Each line of the records below that holds "through" should be copied out.

Stored items

- - - - -

<file path="src/rtl/univ_shift_reg.sv">
// WIDTH-bit universal register: hold / shift right / shift left / parallel load,
// synchronous set, clock enable, optional rotate and a word-completion shift counter.
// Optional parity output is enabled by defining UNIV_SHIFT_REG_PARITY_EN.
module univ_shift_reg #(
  parameter int WIDTH  = 8,
  parameter bit ROTATE = 1'b0
) (
  input  logic             clk,
  input  logic             reset,
  input  logic             set,
  input  logic             en,
  input  logic [1:0]       mode,
  input  logic [WIDTH-1:0] d,
  input  logic             sin_msb,
  input  logic             sin_lsb,
  output logic [WIDTH-1:0] q,
  output logic             sout_r,
  output logic             sout_l,
  output logic             word_done
`ifdef UNIV_SHIFT_REG_PARITY_EN
  ,
  output logic             parity
`endif
);

  localparam int CW = (WIDTH > 1) ? $clog2(WIDTH) : 1;
  localparam logic [CW-1:0] CNT_LAST = CW'(WIDTH - 1);
  localparam logic [CW-1:0] CNT_ONE  = CW'(1);

  typedef enum logic [1:0] {
    MODE_HOLD = 2'b00,
    MODE_SHR  = 2'b01,
    MODE_SHL  = 2'b10,
    MODE_LOAD = 2'b11
  } mode_e;

  logic [WIDTH-1:0] q_nxt;
  logic [CW-1:0]    shift_cnt;
  logic [CW-1:0]    cnt_nxt;
  logic             done_nxt;
  logic             shift_ev;
  logic             fill_msb;
  logic             fill_lsb;

  // With ROTATE set the serial inputs never reach the datapath, so X on them cannot leak.
  assign fill_msb = ROTATE ? q[0]       : sin_msb;
  assign fill_lsb = ROTATE ? q[WIDTH-1] : sin_lsb;

  // NOTE: every variable driven here gets a default first, so no path leaves it
  // unassigned and no latch is inferred.
  always_comb begin
    q_nxt    = q;
    cnt_nxt  = shift_cnt;
    done_nxt = 1'b0;
    shift_ev = 1'b0;
    if (set) begin
      q_nxt   = '1;
      cnt_nxt = '0;
    end else if (en) begin
      unique case (mode_e'(mode))
        MODE_HOLD: ;
        MODE_SHR: begin
          q_nxt    = {fill_msb, q[WIDTH-1:1]};
          shift_ev = 1'b1;
        end
        MODE_SHL: begin
          q_nxt    = {q[WIDTH-2:0], fill_lsb};
          shift_ev = 1'b1;
        end
        MODE_LOAD: begin
          q_nxt   = d;
          cnt_nxt = '0;
        end
      endcase
    end
    // Direction is irrelevant to the count; a WIDTH-th shift wraps it and fires the pulse.
    if (shift_ev) begin
      if (shift_cnt == CNT_LAST) begin
        cnt_nxt  = '0;
        done_nxt = 1'b1;
      end else begin
        cnt_nxt = shift_cnt + CNT_ONE;
      end
    end
  end

  // NOTE: state registers use non-blocking assignments so every flop samples
  // pre-edge values regardless of process evaluation order.
  always_ff @(posedge clk) begin
    if (!reset) begin
      q         <= '0;
      shift_cnt <= '0;
      word_done <= 1'b0;
    end else begin
      q         <= q_nxt;
      shift_cnt <= cnt_nxt;
      word_done <= done_nxt;
    end
  end

`ifdef UNIV_SHIFT_REG_PARITY_EN
  // Computed from q_nxt so parity lands on the same edge as the data it covers.
  always_ff @(posedge clk) begin
    if (!reset) parity <= 1'b0;
    else        parity <= ^q_nxt;
  end
`endif

  assign sout_r = q[0];
  assign sout_l = q[WIDTH-1];

endmodule

</file>
<file path="config.mk">
export PLATFORM = sky130hd
export DESIGN_NAME = univ_shift_reg
export DESIGN_NICKNAME = d
export VERILOG_FILES = /design/src/rtl/univ_shift_reg.sv
export SDC_FILE = /design/constraint.sdc
export NUM_CORES = 1
export LEC_CHECK = 0
export ABC_AREA = 1
export CAP_MARGIN = 15
export CORE_AREA = 3 3 47 49
export DETAILED_ROUTE_END_ITERATION = 8
export DIE_AREA = 0 0 50 52
export GPL_TIMING_DRIVEN = 1
export PLACE_DENSITY = 0.76
export SETUP_SLACK_MARGIN = 0.2
export SYNTH_ARGS = -nofsm -noshare
export SYNTH_HDL_FRONTEND = slang
export SYNTH_SLANG_ARGS = --single-unit
</file>
<file path="constraint.sdc">
create_clock -name clk -period 1.2 [get_ports clk]
set_input_delay 0.24 -clock clk [delete_from_list [all_inputs] [get_ports clk]]
set_output_delay 0.24 -clock clk [all_outputs]
set_load 0.02 [all_outputs]
</file>
# Word-level counts from Yosys, hierarchy flattened
# Cells that the tools add are included.
[totals]
ff_bits = 12
[op_classes]
n_reduce_logical = 8
n_mux = 12
n_eq_ne = 4
n_addsub = 1
[ops]
columns = ["cell", "count"]
rows = [
  ["$pmux W8 S3", 1],
  ["$mux W8", 2],
  ["$mux W3", 5],
  ["$reduce_and A2 Y1", 3],
  ["$reduce_bool A3 Y1", 2],
  ["$eq A2 B2 Y1 const B", 2],
  ["$mux W1", 4],
  ["$reduce_bool A4 Y1", 1],
  ["$add A3 B1 Y3 const B", 1],
  ["$eq A3 B3 Y1 const B", 1],
  ["$eq A2 B1 Y1 const B", 1],
  ["$reduce_bool A2 Y1", 1],
  ["$reduce_or A2 Y1", 1],
]

# Depth between registers and ports, before layout
[depth]
depth_word = 7
mapped_depth = 9

# Worst setup path before layout
# OpenSTA, ideal clock, no wires.
[synth_timing]
path_kind = "input-to-reg"
start = "in mode[0]"
end = "reg q[0]"
path_stages = 8
t_required_ns = 1.085
path_slack_ns = 0.105
arrival_ns = 0.980
setup_ns = 0.115
path_cell_list = "inv_1 -> ha_1 -> inv_1 -> nand2_2 -> nand3_4 -> inv_6 -> nor2_1 -> nor2_1"
[synth_via]
elab_chain_cells = 4
word_cells_on_any_way = 8
[synth_rtl]
columns = ["element", "line_no", "rtl"]
rows = [
  ["start: declaration", "12", "input logic [1:0] mode,"],
  ["$eq A2 B2 Y1 / $eq A2 B1 Y1 (equally long branches)", "60", "unique case (mode_e'(mode))"],
  ["$pmux W8 S3", "60", ""],
  ["$mux W8", "59", "end else if (en) begin"],
  ["$mux W8", "56", "if (set) begin"],
  ["end signal: assignment", "95", "q <= q_nxt;"],
  ["end: declaration", "16", "output logic [WIDTH-1:0] q,"],
]
# Parallel ways exist; a longest one is shown, timed or not. The select of a mux whose other input is x is not followed.
# A chain may end at the register's enable or synchronous reset.

# Worst setup path after layout
[layout_timing]
start = "reg q[7]"
end = "out q[7]"
# No word-level cell between the ends.

==> flow_summary_export.csv <==
group,metric,value,unit
critical_path,worstPathArrival,0.75,ns
synthesis,post-synth-top-area-fraction,0.303,
cells_and_area,drive_gt1_frac,0.408,
sta,fin_skew,0.00232,ns
power_and_ir_drop,p_leak,0.604,nW
synthesis,synth_most_common_cell,"nand2_1",
routing,drcViolationCount,0,
routing,wl_per_cell,11.5,um
synthesis,ys_seq_elements,12,
global_routing,antenna_found_initial,0,
sta,finalSetupViolations,0,
synthesis,synth.distinct_cells,19,
sta,fin_ws,0.206,ns
floorplan,start_util,0.417,
global_routing,grt_overflow_total,0,
routing,vias_per_cell,4.85,
synthesis,synth_top_cell_by_area,"dfxtp_1",
synthesis,synthFlopType,"dfxtp_1",
critical_path,critPathMaxFanout,3,
sta,hold_viol_final,0,
cells_and_area,final_area,1280,sq um
global_routing,grt_max_degree,11,
floorplan,core,1900,sq um
global_routing,grtUsageMet3,0.0201,
floorplan,die_w,50,um
floorplan,rows,16,
run_status,status,"finished, final reports clean",
synthesis,async_flop_share,0,
critical_path,worstPathRequired,0.96,ns
cells_and_area,seq_area,249,sq um
floorplan,fp.dieH,52,um
placed_design,dpl_cell_area,1150,sq um
sta,rsz0062_at_grt,"yes",
global_routing,track_usage,0.167,
synthesis,seq_area_frac_synth,0.303,
clock_network,clock_path_buffers,2,
clock_network,cts_hold_repair.buffers,0,
floorplan,die-area,2600,sq um
floorplan,io_pins,27,
global_routing,grt_pass1_vias,798,
routing,drt_iter0_markers,21,
critical_path,crit_path_top_delay_cell,"dfxtp_2",
global_routing,grtUsageMet1,0.212,
sta,tightest_slew,0.386,ns
placed_design,gp_congestion,0.745,
synthesis,yosys-top-cells-area,"dfxtp_1 30%, nand2_1 14%, nor2_1 8.5%",
clock_network,htree_levels,1,
critical_path,r2r_start,"shift_cnt[0]",
clock_network,cts_made_buffers,3,
routing,wirelength,2.12,mm
critical_path,cp_top_family,"flip-flops",
clock_network,cts_tree,"yes",
sta,tns,0,ns
routing,drt-pass1-iter-count,4,
power_and_ir_drop,power,1.14,mW
sta,relSlewSlack,0.742,
power_and_ir_drop,power_density,889,nW/um^2
flow_run,drv_cap,0,
cells_and_area,syn_to_final_growth,61.0,%
clock_network,clk_latency,0.27,ns
synthesis,synth.avg_cell_area,6.61,sq um
global_routing,grt_pass1_wl,3.38,mm
cells_and_area,utilization,0.672,
sta,maxSlewViolCount,0,
synthesis,ys_warn_count,0,
clock_network,clkTransAtPathRegs,0.07,ns
critical_path,crit_buf_inv,1,
synthesis,synthesis.area,793,sq um
cells_and_area,fin_nets,180,
cells_and_area,fillers,160,
power_and_ir_drop,vdd_ir_drop_max,0.729,mV
placed_design,dp_hpwl,1.53,mm
critical_path,crit_type,"register to output port",
global_routing,grt.busiest_layer,"met2",
worst_hold_path,hold_start,"reset",
critical_path,end_kind,"output port",
placed_design,dp_slack,-0.564,ns
cells_and_area,multiInputGateArea,551,sq um
worst_hold_path,min_path_type,"primary input to register",
synthesis,synth_edf_count,0,
clock_network,cts_root_buf,"clkbuf_4",
sta,fin_crit,0.994,ns
synthesis,synth_cells,120,
global_routing,grtUsageMet2,0.272,
synthesis,synthTopCellsByCount,"30 x nand2_1, 18 x nor2_1, 12 x dfxtp_1, 12 x inv_1, 11 x a21oi_1",
critical_path,worstPathCellList,"buf_6",
cells_and_area,n_antenna_cell,0,
placed_design,portBuffers,26,
sta,fmax,1010,MHz
synthesis,synth_fp_nets,141,
routing,final_antenna_net_count,0,
critical_path,startpoint,"q[7]",
routing,via_count,892,
clock_network,cts_sinks,12,
critical_path,critPathMaxStageDelay,0.36,ns
critical_path,cp-start-kind,"register",
sta,fin_crit_sh,0.828,
[sequential cells by signal (all words and copies together) (netlist names)]
name / cells
q: 8
shift_cnt: 3
word_done: 1
[cell type report]
| type | count | share of cell area |
|---|---|---|
| well taps | 27 | 0.0264 |
| flip-flops and latches | 12 | 0.195 |
| multi-input cells | 89 | 0.431 |
| repair buffers | 38 | 0.270 |
| clock buffers | 3 | 0.0176 |
| inverters | 15 | 0.0597 |
[layout by cell type, fill, tap and decap left out]
cell	instances
nor2_1	11
ha_2	1
nand2_4	1
nand2_1	29
buf_4	17
dfxtp_2	7
buf_8	1
a21oi_1	9
inv_2	2
o21ai_2	3
nor2_4	1
buf_2	1
buf_6	6
dlymetal6s2s_1	1
nand3_4	1
inv_1	10
a21oi_2	2
nand2_2	2
nand4_1	3
clkinv_4	1
o21ai_1	5
ha_4	4
dfxtp_1	5
nor2_2	8
clkdlybuf4s50_1	10
nand3_2	1
clkbuf_4	3
inv_8	2
dlygate4sd2_1	2
nand3_1	8
[kinds of logic after synthesis]
family / count (synthesis) / share of synthesized area
fa+ha+maj: 5 / 0.0789
simple gates: 64 / 0.361
flops: 12 / 0.303
compound gates: 19 / 0.120
buf+inv: 20 / 0.137
[repair_timing]
item | in CTS | in global routing
gates resized for setup | 76 | 29
setup endpoints to repair | 23 | 17
gates cloned | 1 | 0
pin swaps | 3 | 10
setup buffers | 1 | 0
[worst paths after layout]
| check | end | slack, ns | depth (start not counted) |
|---|---|---|---|
| worst min register to register | shift_cnt[1] | 0.52 | 2 |
| worst min-delay path | q[2] | 0.40 | 3 |
| worst max-delay path | q[7] | 0.21 | 1 |
| worst max register to register | shift_cnt[2] | 0.22 | 4 |
[power breakdown]
part	switching, mW	internal, mW	leakage, nW
Sequential	0.0207	0.432	0.101
Combinational	0.227	0.213	0.489
Clock	0.127	0.116	0.0138
[per-layer routing]
metal  wire (um)  up-vias
met1         952      398
met3         117        5
met5           0        -
met2        1010       33
met4          46        0
li1            -      456
[through the flow]
step | std cells | hold WS, ns
3_3_place_gp | 179 | 0.488
6_report | 184 | 0.403
4_1_cts | 184 | 0.536
5_1_grt | 184 | 0.418
2_1_floorplan | 120 | 0.379
3_5_place_dp | 179 | 0.497
(Power assumes the default switching activity.)
==> edit 1: new RTL, same flow settings <==
The parameter `WIDTH` goes from 8 to 4.
--- a/src/rtl/univ_shift_reg.sv
+++ b/src/rtl/univ_shift_reg.sv
@@ -2,7 +2,7 @@
 // synchronous set, clock enable, optional rotate and a word-completion shift counter.
 // Optional parity output is enabled by defining UNIV_SHIFT_REG_PARITY_EN.
 module univ_shift_reg #(
-  parameter int WIDTH  = 8,
+  parameter int WIDTH  = 4,
   parameter bit ROTATE = 1'b0
 ) (
   input  logic             clk,
Interface: changed (resized d and q); port bits go from 27 to 19. The function was not compared with the original's and may differ.
==> edit 1 against the original RTL <==
Final area is 39% lower; clock skew rose by 0.0021 ns; core utilization shrank 26 points; sequential cell count fell by 5; worst hold slack hardly changed; total power is 36% lower; worst setup slack improved by 0.026 ns; first-iteration DRC count down 57%; fmax up 2.7%; synthesized area shrank 35%; sequential power decreased by 43%; final cell count shrank 28%; routed wire length fell by 42%; combinational power is 43% lower.
==> edit 1: results (changes against the original RTL) <==
[grt]
grt_pass1_vias=522  ; -35%
grt_max_degree=9  ; -2
grt_util_met2_pct=18.0  ; -9.1 points

[route]
wl_met2_microns=588  ; -41%
routedWlPerCell_microns=9.20  ; -20%
drtIter0Drc=9  ; -57%
m1WireLength_microns=527  ; -45%
wl_met3_microns=96  ; -18%

[synthesis]
synthesis.nets=98  ; -30%
yosysSeqAreaShare_pct=27.4  ; -2.9 points
ys_top_cells_by_count=nand2_1 (23), inv_1 (12), nor2_1 (10)
synth.area.top_cells=dfxtp_1 (27%), nand2_1 (17%), ha_1 (9.8%)
syn_area_per_cell_sq_um=6.24  ; -5.6%
synthAdderAreaFrac_pct=9.78  ; +1.9 points
synth.distinct_cells=15  ; -4

[finish]
layout-drive-gt1-share_pct=30.2  ; -11 points
seq_area_sq_um=143  ; -43%
areaGrowthSynthToFinish_pct=52.3
clkCellAreaFrac_pct=3.37  ; +1.6 points
num-multi-input-gates=58  ; -35%
final-nonclk-buf-share_pct=23.8  ; -3.3 points
inverters=14  ; -1
design.seq.count=7  ; -5
reg_top3=q x4, shift_cnt x2, word_done x1
nets=123  ; -32%
nNonClkBuffers=23  ; -39%
fillers=209  ; +31%

[placement]
dp_hpwl_microns=999  ; -35%

[clocking]
cts_resized=42  ; -45%
cts_setup_buffers=0  ; -1
path_clk_slew_ns=0.05  ; -0.02 ns

[power_and_ir_drop]
power.leakage_uw=0.000383  ; -37%
p_clk_uw=219  ; -9.9%
sw_frac_of_total_pct=31.9  ; -1.1 points
power.sequential.total_uw=260  ; -43%
vdd_drop_max_uv=484  ; -34%

[sta]
worstMarginPinSlew_ns=0.253  ; -0.133 ns
clock_skew_ns=0.00444  ; +0.00211 ns

[outcome]
status=finished, final reports clean

edit 1: changes by cell type in the layout (fill, tap and decap cells not counted), sizes merged, moves of 2 or more:
cell / before / now
nand2: 32 / 24
clkbuf: 3 / 5
nand3: 10 / 6
dfxtp: 12 / 7
nor2: 20 / 12
a21oi: 11 / 8
buf: 25 / 14
clkdlybuf4s50: 10 / 7
o21ai: 8 / 0
edit 1: stage by stage:
| stage | worst slack (ns) | power, uW | instances |
|---|---|---|---|
| finish | 0.232 | 731 | 133 |
| global route | 0.203 | 778 | 133 |
| CTS | 0.178 | 727 | 133 |
| detailed placement | -0.430 | 515 | 129 |
| global placement | -0.368 | 511 | 129 |
| floorplan | 0.227 | 403 | 82 |
edit 1: worst paths after layout:
kind                start      endpoint  slack [ns]  cells after the start
min reg2reg  shift_cnt[1]  shift_cnt[1]        0.49                      2
max reg2reg          q[2]          q[3]        0.28                      5
min                   set  shift_cnt[1]        0.40                      4
max                  q[1]          q[1]        0.23                      1
==> edit 2: new RTL, config.mk and constraints unchanged <==
Without the edit above. Add an input register stage for `mode`, cleared by the reset; this delays it by one clock. The other inputs are not delayed to match.
--- a/src/rtl/univ_shift_reg.sv
+++ b/src/rtl/univ_shift_reg.sv
@@ -34,6 +34,16 @@
     MODE_LOAD = 2'b11
   } mode_e;
 
+  logic [1:0] mode_q;
+
+  always_ff @(posedge clk) begin
+    if (!reset) begin
+      mode_q <= '0;
+    end else begin
+      mode_q <= mode;
+    end
+  end
+
   logic [WIDTH-1:0] q_nxt;
   logic [CW-1:0]    shift_cnt;
   logic [CW-1:0]    cnt_nxt;
@@ -57,7 +67,7 @@
       q_nxt   = '1;
       cnt_nxt = '0;
     end else if (en) begin
-      unique case (mode_e'(mode))
+      unique case (mode_e'(mode_q))
         MODE_HOLD: ;
         MODE_SHR: begin
           q_nxt    = {fill_msb, q[WIDTH-1:1]};
Check against the original RTL: not equivalent (a bounded check fails within 4 cycles, from zero or initial values and one cycle with reset low).
==> edit 2 against the original RTL <==
The flow now finishes with violations (negative setup slack); worst setup slack worse by 0.24 ns; highest routed layer unchanged; sequential cell count up 2; routed wire length up 12%; critical path type is now reg -> reg; final area up 9.5%; total power up 17%; final cell count up 10%; global-route usage up 2.5 points; fmax down 19%; synthesized area up 12%.
==> edit 2: results (changes against the original RTL) <==
[clocking]
clkLatencyLatePin_ns=0.29  ; +0.02 ns

[sta]
setup_viol=10  ; +10
setup_slack_ns=-0.0287  ; -0.235 ns
clock_skew_ns=0.00287  ; +0.000542 ns
fin_tns_setup_ns=-0.149  ; -0.149 ns
hold_ws_ns=0.468  ; +0.0649 ns

[synthesis]
synthesis.nets=157  ; +11%
yosysSeqAreaShare_pct=31.5  ; +1.3 points
synthAdderAreaFrac_pct=7.04  ; -0.84 points
syn-instance-count=136  ; +13%
ys_top_cells_by_count=nand2_1 (39), nor2_1 (18), dfxtp_1 (14), inv_1 (14)
synth.distinct_cells=17  ; -2

[power_and_ir_drop]
power.leakage_uw=0.000684  ; +13%
vdd_drop_max_uv=546  ; -25%

[route]
dr.pass1.iters=5  ; +1
routedWlPerCell_microns=11.7  ; +1.2%
vias_per_cell=4.79  ; -1.2%
vias=972  ; +9.0%

[grt]
grt_pass1_vias=879  ; +10%
grt_pass1_wl_microns=3860  ; +14%
grtUsageTotal_pct=19.2  ; +2.5 points

[worst_setup_path]
worstReg2RegStart=mode_q[0]
reg2reg_depth=6  ; +2

[outcome]
status=finished with violations
violations=negative setup slack

[placement]
pre_cts_ws_ns=-0.211  ; +0.353 ns

[finish]
nets=198  ; +10%

-- edit 2: how the worst max path moves through the flow --
stage | slack (ns) | endpoint | startpoint
after floorplan | 0.09 | q[0] | mode_q[0]
after global placement | -0.18 | shift_cnt[1] | en
after detailed placement | -0.21 | shift_cnt[1] | en
after CTS | -0.02 | q[3] | mode_q[1]
after global routing | -0.14 | q[1] | mode_q[0]
final | -0.03 | q[5] | mode_q[0]
-- edit 2: final cells by class --
type | count | area [sq um]
inverters | 16 | 62.6
fillers | 162 | 503
multi-input cells | 99 | 567
well taps | 27 | 33.8
flip-flops and latches | 14 | 298
clock buffers | 4 | 36.3
repair buffers | 43 | 402
-- edit 2: cells by family (layout without fill, tap and decap cells) --
kind of cell               Yosys count  after routing
and+or+nand+nor                     81             81
AOI/OAI and AO/OA                   13             13
buffers and inverters               23             63
DFF                                 14             14
adders and majority gates            5              5
-- edit 2: report_power, final --
part / internal [uW] / switching, uW / leakage (uW) / total, uW
combinational: 235 / 210 / 0.000544 / 445
clock: 185 / 168 / 0.0000210 / 353
sequential: 501 / 29.0 / 0.000119 / 530
-- edit 2: layer usage --
metal / vias up / part of all wire (%) / global-route usage, % / routed length, microns
met4: 0 / 1.6 / 9.68 / 39
met5: - / 0 / 0 / 0
met2: 27 / 47 / 31.5 / 1110
met1: 434 / 47 / 25.0 / 1120
li1: 507 / - / - / -
met3: 4 / 4.1 / 1.72 / 97
-- edit 2: worst min-delay path, delay by kind of cell --
family                 cells  cell delay (ns)
buffers and inverters      2             0.43
AND/OR/NAND/NOR            1             0.06
-- edit 2: timing repair --
action,in CTS,in global routing
pin swaps,10,4
setup endpoints to repair,23,23
resized for setup,72,12
setup buffers,1,0
gates cloned,0,0
endpoints found under the hold margin,0,0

- - - - -

## Result below
[through the flow]
-- edit 2: how the worst max path moves through the flow --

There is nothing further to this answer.